* [Task details]: Here is the task for the records below: repeat exactly the lines from the one with "mux2i_1 | 41 | 41" to the one with "stop_q | 1 |", both included, and nothing else.

Stored data entries:
* * * * *

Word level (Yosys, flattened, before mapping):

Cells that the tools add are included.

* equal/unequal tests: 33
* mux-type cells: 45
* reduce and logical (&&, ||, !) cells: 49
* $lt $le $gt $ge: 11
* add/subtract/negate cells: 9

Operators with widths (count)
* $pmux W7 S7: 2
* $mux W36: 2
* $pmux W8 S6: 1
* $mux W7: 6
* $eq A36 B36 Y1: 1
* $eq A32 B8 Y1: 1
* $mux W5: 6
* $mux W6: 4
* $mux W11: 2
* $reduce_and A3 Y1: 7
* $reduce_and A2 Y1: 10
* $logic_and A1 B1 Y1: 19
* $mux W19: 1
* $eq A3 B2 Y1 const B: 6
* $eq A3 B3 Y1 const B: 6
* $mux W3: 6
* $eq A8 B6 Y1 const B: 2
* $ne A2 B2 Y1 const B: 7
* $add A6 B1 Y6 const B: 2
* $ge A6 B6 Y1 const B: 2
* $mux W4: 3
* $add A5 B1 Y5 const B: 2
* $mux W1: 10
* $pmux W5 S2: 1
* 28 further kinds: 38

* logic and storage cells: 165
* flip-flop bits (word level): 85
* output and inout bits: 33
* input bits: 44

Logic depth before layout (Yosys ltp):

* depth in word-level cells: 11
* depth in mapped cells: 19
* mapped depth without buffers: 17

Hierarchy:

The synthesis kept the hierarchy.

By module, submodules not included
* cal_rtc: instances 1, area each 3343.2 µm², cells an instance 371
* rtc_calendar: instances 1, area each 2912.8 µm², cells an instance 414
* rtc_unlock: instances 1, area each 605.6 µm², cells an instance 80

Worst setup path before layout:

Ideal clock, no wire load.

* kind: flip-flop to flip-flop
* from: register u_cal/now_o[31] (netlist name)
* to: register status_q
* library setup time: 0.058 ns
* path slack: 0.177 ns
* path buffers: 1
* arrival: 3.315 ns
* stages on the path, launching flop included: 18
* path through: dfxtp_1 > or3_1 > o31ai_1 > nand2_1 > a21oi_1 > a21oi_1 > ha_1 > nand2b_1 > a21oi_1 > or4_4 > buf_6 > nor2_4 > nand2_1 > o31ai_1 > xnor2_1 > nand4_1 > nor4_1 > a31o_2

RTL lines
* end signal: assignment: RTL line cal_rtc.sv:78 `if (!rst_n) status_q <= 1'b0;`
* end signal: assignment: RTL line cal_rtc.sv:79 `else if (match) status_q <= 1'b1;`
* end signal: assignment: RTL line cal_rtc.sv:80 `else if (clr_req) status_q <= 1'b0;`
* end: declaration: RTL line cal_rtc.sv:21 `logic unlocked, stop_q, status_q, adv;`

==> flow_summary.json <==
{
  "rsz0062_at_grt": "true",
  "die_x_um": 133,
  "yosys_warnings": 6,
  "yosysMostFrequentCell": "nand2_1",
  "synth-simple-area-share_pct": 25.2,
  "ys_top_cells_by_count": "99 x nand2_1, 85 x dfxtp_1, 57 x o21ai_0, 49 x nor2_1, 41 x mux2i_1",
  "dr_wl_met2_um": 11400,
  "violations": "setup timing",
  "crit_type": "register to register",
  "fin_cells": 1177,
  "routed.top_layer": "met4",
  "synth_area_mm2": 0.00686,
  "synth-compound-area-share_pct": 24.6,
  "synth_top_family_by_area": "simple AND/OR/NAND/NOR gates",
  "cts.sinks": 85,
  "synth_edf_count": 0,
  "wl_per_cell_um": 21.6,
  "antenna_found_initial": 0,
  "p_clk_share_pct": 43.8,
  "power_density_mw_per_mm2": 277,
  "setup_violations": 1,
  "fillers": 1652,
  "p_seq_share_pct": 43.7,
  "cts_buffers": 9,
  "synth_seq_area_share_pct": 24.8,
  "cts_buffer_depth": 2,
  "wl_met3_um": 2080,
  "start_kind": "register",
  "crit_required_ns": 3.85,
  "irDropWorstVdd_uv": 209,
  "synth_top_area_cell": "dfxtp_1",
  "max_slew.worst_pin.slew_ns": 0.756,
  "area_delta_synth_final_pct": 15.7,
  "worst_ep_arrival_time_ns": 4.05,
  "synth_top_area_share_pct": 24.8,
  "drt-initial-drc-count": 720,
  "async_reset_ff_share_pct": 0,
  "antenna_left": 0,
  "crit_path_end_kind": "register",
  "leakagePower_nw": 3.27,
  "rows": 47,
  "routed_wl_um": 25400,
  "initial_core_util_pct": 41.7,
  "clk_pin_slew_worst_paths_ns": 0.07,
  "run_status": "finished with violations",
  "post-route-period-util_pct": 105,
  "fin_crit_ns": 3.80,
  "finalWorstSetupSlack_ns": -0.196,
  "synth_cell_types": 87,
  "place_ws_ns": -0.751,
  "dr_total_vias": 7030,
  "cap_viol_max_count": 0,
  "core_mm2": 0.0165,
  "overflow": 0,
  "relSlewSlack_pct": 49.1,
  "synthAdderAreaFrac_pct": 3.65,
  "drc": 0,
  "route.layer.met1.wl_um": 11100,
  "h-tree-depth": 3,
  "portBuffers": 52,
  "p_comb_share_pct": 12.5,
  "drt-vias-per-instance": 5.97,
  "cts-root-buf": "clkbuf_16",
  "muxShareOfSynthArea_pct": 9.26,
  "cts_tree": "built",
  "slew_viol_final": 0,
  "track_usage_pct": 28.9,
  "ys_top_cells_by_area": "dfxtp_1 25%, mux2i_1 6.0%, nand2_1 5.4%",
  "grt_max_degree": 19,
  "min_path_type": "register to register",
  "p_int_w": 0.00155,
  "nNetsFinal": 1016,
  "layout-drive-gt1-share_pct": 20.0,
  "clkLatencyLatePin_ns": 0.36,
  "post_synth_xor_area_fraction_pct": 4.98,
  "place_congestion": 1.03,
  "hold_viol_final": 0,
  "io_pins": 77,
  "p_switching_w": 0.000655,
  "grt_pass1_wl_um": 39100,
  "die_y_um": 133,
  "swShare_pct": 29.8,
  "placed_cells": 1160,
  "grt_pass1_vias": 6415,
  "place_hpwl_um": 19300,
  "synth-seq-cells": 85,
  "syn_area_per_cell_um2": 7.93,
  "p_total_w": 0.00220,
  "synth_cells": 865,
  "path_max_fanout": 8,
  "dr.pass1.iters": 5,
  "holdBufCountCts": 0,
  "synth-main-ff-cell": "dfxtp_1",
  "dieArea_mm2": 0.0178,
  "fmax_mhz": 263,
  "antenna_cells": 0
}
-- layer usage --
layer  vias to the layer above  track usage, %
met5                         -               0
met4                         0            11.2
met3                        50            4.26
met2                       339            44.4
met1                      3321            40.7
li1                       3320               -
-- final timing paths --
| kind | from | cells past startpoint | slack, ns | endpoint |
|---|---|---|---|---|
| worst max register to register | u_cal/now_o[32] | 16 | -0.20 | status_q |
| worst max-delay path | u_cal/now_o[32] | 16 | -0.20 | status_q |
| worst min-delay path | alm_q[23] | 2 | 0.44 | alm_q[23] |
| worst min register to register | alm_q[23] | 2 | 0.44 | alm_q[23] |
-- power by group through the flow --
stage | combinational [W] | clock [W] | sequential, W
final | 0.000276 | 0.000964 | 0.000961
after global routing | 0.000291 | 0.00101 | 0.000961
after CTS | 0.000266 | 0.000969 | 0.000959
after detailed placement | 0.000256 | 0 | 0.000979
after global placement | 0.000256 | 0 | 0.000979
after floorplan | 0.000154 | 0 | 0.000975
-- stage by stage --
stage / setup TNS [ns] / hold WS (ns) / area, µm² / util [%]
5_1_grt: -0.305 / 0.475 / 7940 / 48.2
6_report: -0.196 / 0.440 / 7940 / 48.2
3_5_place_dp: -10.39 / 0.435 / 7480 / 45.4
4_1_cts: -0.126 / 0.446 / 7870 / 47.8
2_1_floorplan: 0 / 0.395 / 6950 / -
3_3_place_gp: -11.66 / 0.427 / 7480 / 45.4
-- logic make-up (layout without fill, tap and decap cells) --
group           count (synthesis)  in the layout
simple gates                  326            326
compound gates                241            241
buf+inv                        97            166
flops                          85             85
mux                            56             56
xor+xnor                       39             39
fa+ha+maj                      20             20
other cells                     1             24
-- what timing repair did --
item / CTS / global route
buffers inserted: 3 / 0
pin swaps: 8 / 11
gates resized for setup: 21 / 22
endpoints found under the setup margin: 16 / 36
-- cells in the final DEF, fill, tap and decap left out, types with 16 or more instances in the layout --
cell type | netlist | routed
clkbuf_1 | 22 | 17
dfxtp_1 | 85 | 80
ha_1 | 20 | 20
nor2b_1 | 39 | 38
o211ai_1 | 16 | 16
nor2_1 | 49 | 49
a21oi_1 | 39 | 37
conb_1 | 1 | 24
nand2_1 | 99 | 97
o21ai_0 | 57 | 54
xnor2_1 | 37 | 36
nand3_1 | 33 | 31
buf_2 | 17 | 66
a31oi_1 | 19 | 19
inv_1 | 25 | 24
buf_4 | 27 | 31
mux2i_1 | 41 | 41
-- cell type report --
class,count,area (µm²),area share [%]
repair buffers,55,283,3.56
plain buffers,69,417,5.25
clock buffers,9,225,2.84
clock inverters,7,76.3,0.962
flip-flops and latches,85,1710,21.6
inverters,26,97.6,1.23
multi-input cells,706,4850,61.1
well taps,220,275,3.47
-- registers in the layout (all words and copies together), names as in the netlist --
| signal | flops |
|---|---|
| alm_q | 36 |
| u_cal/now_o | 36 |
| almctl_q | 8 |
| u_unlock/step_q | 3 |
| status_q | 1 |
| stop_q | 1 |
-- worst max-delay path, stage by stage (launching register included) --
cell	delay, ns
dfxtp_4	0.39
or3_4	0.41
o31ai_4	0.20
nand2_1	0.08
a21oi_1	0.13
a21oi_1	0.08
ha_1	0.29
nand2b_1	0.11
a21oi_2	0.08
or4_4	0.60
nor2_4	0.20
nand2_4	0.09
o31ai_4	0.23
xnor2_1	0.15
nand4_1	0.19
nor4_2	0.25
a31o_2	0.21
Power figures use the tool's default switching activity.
--- config.mk ---
export PLATFORM = sky130hd
export DESIGN_NAME = dma_irq_regbank
export DESIGN_NICKNAME = d
export VERILOG_FILES = /design/src/rtl/dmairq_pkg.sv /design/src/rtl/we_bitreg.sv /design/src/rtl/irq_class.sv /design/src/rtl/dma_irq_regbank.sv
export SDC_FILE = /design/constraint.sdc
export NUM_CORES = 1
export LEC_CHECK = 0
export BUFFER_PORTS_ARGS = -buffer_cell sky130_fd_sc_hd__buf_2
export CAP_MARGIN = 20
export CORE_MARGIN = 2
export CORE_UTILIZATION = 61
export DETAILED_ROUTE_END_ITERATION = 7
export GPL_ROUTABILITY_DRIVEN = 0
export PLACE_DENSITY = 0.95
export SLEW_MARGIN = 15
export SYNTH_ARGS = -nofsm -noshare
export SYNTH_HDL_FRONTEND = slang
export SYNTH_HIERARCHICAL = 1
export SYNTH_SLANG_ARGS = --single-unit
--- constraint.sdc ---
create_clock -name clk -period 4.7 [get_ports clk]
set_input_delay 0.47 -clock clk [delete_from_list [all_inputs] [get_ports clk]]
set_output_delay 0.47 -clock clk [all_outputs]
set_load 0.02 [all_outputs]
--- src/rtl/dmairq_pkg.sv ---
package dmairq_pkg;
  // number of interrupt classes and their indices
  localparam int NTYPE   = 5;
  localparam int T_XFER  = 0;
  localparam int T_BLOCK = 1;
  localparam int T_SRC   = 2;
  localparam int T_DST   = 3;
  localparam int T_ERR   = 4;
  // offset of the paired write-enable field inside a write word
  localparam int WE_OFS  = 8;
  // word address map
  localparam int A_GLB   = 0;
  localparam int A_CHEN  = 1;
  localparam int A_RAW0  = 2;
  localparam int A_STAT0 = A_RAW0 + NTYPE;
  localparam int A_MASK0 = A_STAT0 + NTYPE;
  localparam int A_CLR0  = A_MASK0 + NTYPE;
  localparam int A_SUM   = A_CLR0 + NTYPE;
endpackage

--- src/rtl/we_bitreg.sv ---
// Bit register with paired write-enable update and hardware clear.
module we_bitreg #(
  parameter int N = 8
) (
  input  logic         clk,
  input  logic         rst_n,
  input  logic         wr,
  input  logic [N-1:0] val,
  input  logic [N-1:0] sel,
  input  logic [N-1:0] hw_clr,
  output logic [N-1:0] q
);
  logic [N-1:0] nxt;

  always_comb begin
    nxt = q;
    if (wr) nxt = (q & ~sel) | (val & sel);
    nxt = nxt & ~hw_clr;  // engine clear has the last word
  end

  always_ff @(posedge clk or negedge rst_n) begin
    if (!rst_n) q <= '0;
    else        q <= nxt;
  end
endmodule

--- src/rtl/irq_class.sv ---
// One interrupt class: raw latch, mask, masked status and any-pending flag.
module irq_class #(
  parameter int N = 8
) (
  input  logic         clk,
  input  logic         rst_n,
  input  logic [N-1:0] evt,
  input  logic         clr_wr,
  input  logic [N-1:0] clr_bits,
  input  logic         mask_wr,
  input  logic [N-1:0] mask_val,
  input  logic [N-1:0] mask_sel,
  output logic [N-1:0] raw,
  output logic [N-1:0] mask,
  output logic [N-1:0] stat,
  output logic         any
);
  logic [N-1:0] clr_eff;

  assign clr_eff = clr_wr ? clr_bits : '0;

  always_ff @(posedge clk or negedge rst_n) begin
    if (!rst_n) raw <= '0;
    else        raw <= (raw & ~clr_eff) | evt;  // set beats clear
  end

  we_bitreg #(.N(N)) u_mask (
    .clk    (clk),
    .rst_n  (rst_n),
    .wr     (mask_wr),
    .val    (mask_val),
    .sel    (mask_sel),
    .hw_clr ({N{1'b0}}),
    .q      (mask)
  );

  assign stat = raw & mask;
  assign any  = |stat;
endmodule

--- src/rtl/dma_irq_regbank.sv ---
// Channel-enable and interrupt register bank. NCH must not exceed WE_OFS.
module dma_irq_regbank
  import dmairq_pkg::*;
#(
  parameter int NCH    = 8,
  parameter int ADDR_W = 5,
  parameter int DATA_W = 32
) (
  input  logic                 clk,
  input  logic                 rst_n,
  input  logic                 reg_we,
  input  logic [ADDR_W-1:0]    reg_addr,
  input  logic [DATA_W-1:0]    reg_wdata,
  output logic [DATA_W-1:0]    reg_rdata,
  input  logic [NTYPE*NCH-1:0] irq_evt_i,
  input  logic [NCH-1:0]       ch_done_i,
  output logic [NCH-1:0]       ch_en_o,
  output logic                 glb_en_o,
  output logic                 irq_o
);
  localparam int TOT = NTYPE * NCH;

  logic [NCH-1:0]   wr_val, wr_sel;
  logic             glb_q;
  logic [TOT-1:0]   raw_all, mask_all, stat_all;
  logic [NTYPE-1:0] summ;
  logic             unused_wdata;

  assign wr_val       = reg_wdata[NCH-1:0];
  assign wr_sel       = reg_wdata[WE_OFS +: NCH];
  assign unused_wdata = ^reg_wdata;

  always_ff @(posedge clk or negedge rst_n) begin
    if (!rst_n) glb_q <= 1'b0;
    else if (reg_we && reg_addr == ADDR_W'(A_GLB)) glb_q <= reg_wdata[0];
  end

  we_bitreg #(.N(NCH)) u_chen (
    .clk    (clk),
    .rst_n  (rst_n),
    .wr     (reg_we && reg_addr == ADDR_W'(A_CHEN)),
    .val    (wr_val),
    .sel    (wr_sel),
    .hw_clr (ch_done_i),
    .q      (ch_en_o)
  );

  for (genvar t = 0; t < NTYPE; t++) begin : g_cls
    irq_class #(.N(NCH)) u_cls (
      .clk      (clk),
      .rst_n    (rst_n),
      .evt      (irq_evt_i[t*NCH +: NCH]),
      .clr_wr   (reg_we && reg_addr == ADDR_W'(A_CLR0 + t)),
      .clr_bits (wr_val),
      .mask_wr  (reg_we && reg_addr == ADDR_W'(A_MASK0 + t)),
      .mask_val (wr_val),
      .mask_sel (wr_sel),
      .raw      (raw_all[t*NCH +: NCH]),
      .mask     (mask_all[t*NCH +: NCH]),
      .stat     (stat_all[t*NCH +: NCH]),
      .any      (summ[t])
    );
  end

  always_comb begin
    reg_rdata = '0;
    if (reg_addr == ADDR_W'(A_GLB))  reg_rdata[0] = glb_q;
    if (reg_addr == ADDR_W'(A_CHEN)) reg_rdata[NCH-1:0] = ch_en_o;
    if (reg_addr == ADDR_W'(A_SUM))  reg_rdata[NTYPE-1:0] = summ;
    for (int t = 0; t < NTYPE; t++) begin
      if (reg_addr == ADDR_W'(A_RAW0 + t))  reg_rdata[NCH-1:0] = raw_all[t*NCH +: NCH];
      if (reg_addr == ADDR_W'(A_STAT0 + t)) reg_rdata[NCH-1:0] = stat_all[t*NCH +: NCH];
      if (reg_addr == ADDR_W'(A_MASK0 + t)) reg_rdata[NCH-1:0] = mask_all[t*NCH +: NCH];
    end
  end

  assign glb_en_o = glb_q;
  assign irq_o    = glb_q & (|summ);
endmodule

==> summary.md <==
| Metric | Value |
|---|---|
| Status | `finished, final reports clean` |
| Fmax | `275 MHz` |
| WL per Instance | `19.3 µm` |
| Yosys top cell area share | `34.3%` |
| Nets | `925` |
| Chip width | `107 µm` |
| Share of cells above drive strength 1 | `22.3%` |
| Worst skew pair latency | `0.39 ns` |
| IO Port Bufs | `89` |
| Cells after Synth | `about 750` |
| Post-synth top cells | `dfrtp_1, nand3_1, a21oi_1` |
| Sequential share of the synthesized area | `34.3%` |
| Post-route cell area | `7090 µm²` |
| PD cells | `235 nW/µm²` |
| Area after DPL | `6840 µm²` |
| Crit path kind | `reg -> out` |
| Final HPWL DP | `13,400 µm` |
| Placed insts | `961` |
| Gr usage total | `33.2%` |
| Reg-to-reg slack, setup | `3.81 ns` |
| Final hold viol count | `0` |
| Drt initial violations | `between 700 and 800` |
| Reg area | `2230 µm²` |
| Core Box Area | `10,300 µm²` |
| Clk slew on worst S/H paths | `0.10 ns` |
| H-tree depth | `3` |
| Ant diodes | `0` |
| Worst reg2reg path startpoint | `g_cls[1].u_cls/u_mask/q[7]` |
| Starting density of the core | `between 60% and 70%` |
| Drt first pass iters | `7` |
| R2R Path End | `g_cls[1].u_cls/u_mask/q[7]` |
| CP startpoint kind | `flip-flop` |
| Root Driver | `clkbuf_8` |
| Number of vias per cell | `6.59` |
| Vias in the first global route | `around 6,000` |
| Yosys warns | `6` |
| Max-Cap Viols | `0` |
| Post-CTS Hold Fix Bufs | `0` |
| Tot Pwr | `1.67 mW` |
| Clk_skew | `0 ns` |
| Relative slew margins | `around 36%` |
| CTS tree | `yes` |
| Mean Syn Cell Area | `slightly below 9 µm²` |
| Final Max Tran Viols | `0` |
| Area leader, netlist | `dfrtp_1` |
| Row Count | `37` |
| FILL cells | `840` |
| Die area | `around 11,000 µm²` |
| Synth cell types | `62` |
| Final setup fails | `0` |
| Via count | `~6,400` |
| Layout Cells excl Fill | `978` |
| Number of synthesized register bits | `89` |
| Largest net degree at the start of global routing | `between 50 and 60` |
| Clk buf depth | `2` |
| Top-count cell post-synth | `dfrtp_1` |
| Area of the multi-input gates | `between 3000 and 4000 µm²` |
| Post-CTS Resized | `0` |
| DRT Wirelength | `18,800 µm` |
| Tmin final | `between 3 and 4 ns` |
| Syn Std Cell Area | `about 6500 µm²` |
| Slew @ Worst Pin | `between 0.9 and 1 ns` |
| Setup TNS | `0 ns` |
| Clock buffer count from CTS | `9` |
| CP arrival | `between 3 and 4 ns` |
| I/O Pins | `130` |
| R2R depth | `2` |
| CP Capture Type | `primary output` |
| Post-synth EDFFs | `0` |
| First-pass GRT wire length | `29,600 µm` |
| Critical Path RT | `4.23 ns` |
| Max FO, Critical Path | `3` |
| Final period utilization | `77.3%` |
| Largest cells by area after synthesis | `dfrtp_1, nand3_1, a21bo_2` |
| Die height | `107 µm` |
| Clock sink count | `89` |
| P&R area growth vs syn | `9.24%` |
| RSZ-0062 raised after global routing | `no` |
| Ys async rst share | `100%` |
| Leak | `2.91 nW` |
| Peak supply drop | `179 µV` |
| Antenna-violating nets left | `0` |
| Gr ovfl total | `0` |
| Commonest register cell after synthesis | `dfrtp_1` |
| HP Class | `in -> async` |
| DRC | `0` |
| Worst hold margin | `0.0514 ns` |
| Initial antenna violation count | `0` |
| Post-CTS Setup Inserts | `0` |
metrics by stage:
stage / setup WS [ns] / util (%)
2_1_floorplan: 1.98 / -
3_3_place_gp: 1.41 / 66.3
3_5_place_dp: 1.31 / 66.3
4_1_cts: 1.15 / 68.5
5_1_grt: 0.983 / 68.7
6_report: 1.07 / 68.7
state kept, by name, indices dropped and copies added (netlist names):
| name | count |
|---|---|
| glb_en_o | 1 |
| g_cls.u_cls/raw | 40 |
| u_chen/q | 8 |
| g_cls.u_cls/u_mask/q | 40 |
logic make-up (layout without fill, tap and decap cells):
| group | Yosys count | in the layout | share of synthesized area, % |
|---|---|---|---|
| and+or+nand+nor | 297 | 297 | 26.0 |
| AOI/OAI and AO/OA | 273 | 273 | 30.4 |
| DFF | 89 | 89 | 34.3 |
| buffers and inverters | 78 | 117 | 8.66 |
| other | 6 | 64 | 0.347 |
| xor gates and xnor gates | 1 | 1 | 0.135 |
| muxes | 1 | 1 | 0.174 |
placed cells by master, fill, tap and decap left out, types with 10 or more instances in the layout:
cell / n
a21bo_1: 12
a21bo_2: 36
a21o_1: 40
a21oi_1: 61
a21oi_2: 12
and2_1: 40
buf_2: 88
buf_4: 10
clkbuf_8: 10
conb_1: 64
dfrtp_1: 89
nand2_1: 55
nand3_1: 78
nor2_1: 19
nor3b_1: 10
o21ai_0: 37
or4_1: 15
worst max-delay path by stage:
stage	startpoint	end	cells after the start
2_1_floorplan	g_cls[2].u_cls/raw[2]	reg_rdata[2]	8
3_3_place_gp	reg_addr[1]	reg_rdata[0]	7
3_5_place_dp	reg_addr[1]	reg_rdata[0]	7
4_1_cts	g_cls[2].u_cls/raw[3]	reg_rdata[2]	9
5_1_grt	g_cls[2].u_cls/raw[3]	reg_rdata[2]	9
6_report	g_cls[1].u_cls/u_mask/q[2]	reg_rdata[1]	8
metal layers:
metal,routed length (µm),vias up,global-route usage (%)
li1,-,2843,-
met1,7220,3029,43.0
met2,8640,471,52.7
met3,1980,101,6.38
met4,995,0,17.3
met5,0,-,0
final cells by class:
cell class | instances | share of cell area (%)
Multi-Input combinational cell | 636 | 55.4
Tap cell | 136 | 2.40
Clock inverter | 6 | 1.38
Timing Repair Buffer | 98 | 7.27
Clock buffer | 10 | 1.94
Inverter | 3 | 0.159
Sequential cell | 89 | 31.4
report_power, final:
| part | total [mW] | leakage [nW] | switching [mW] | internal, mW |
|---|---|---|---|---|
| combinational | 0.266 | 1.76 | 0.188 | 0.0779 |
| sequential | 0.777 | 1.03 | 0.00639 | 0.771 |
| clock | 0.624 | 0.119 | 0.302 | 0.321 |
| total | 1.67 | 2.91 | 0.497 | 1.17 |
worst max-delay path, stage by stage (launching register included):
cell,delay [ns]
dfrtp_1,0.42
and2_4,0.18
or4_1,0.50
or4_1,0.53
nand3_1,0.12
o2111ai_1,0.20
a222oi_1,0.51
o21ai_1,0.16
buf_2,0.18
(Power assumes the default switching activity.)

* * * * *

* [Answer area]:
mux2i_1 | 41 | 41
-- cell type report --
class,count,area (µm²),area share [%]
repair buffers,55,283,3.56
plain buffers,69,417,5.25
clock buffers,9,225,2.84
clock inverters,7,76.3,0.962
flip-flops and latches,85,1710,21.6
inverters,26,97.6,1.23
multi-input cells,706,4850,61.1
well taps,220,275,3.47
-- registers in the layout (all words and copies together), names as in the netlist --
| signal | flops |
|---|---|
| alm_q | 36 |
| u_cal/now_o | 36 |
| almctl_q | 8 |
| u_unlock/step_q | 3 |
| status_q | 1 |
| stop_q | 1 |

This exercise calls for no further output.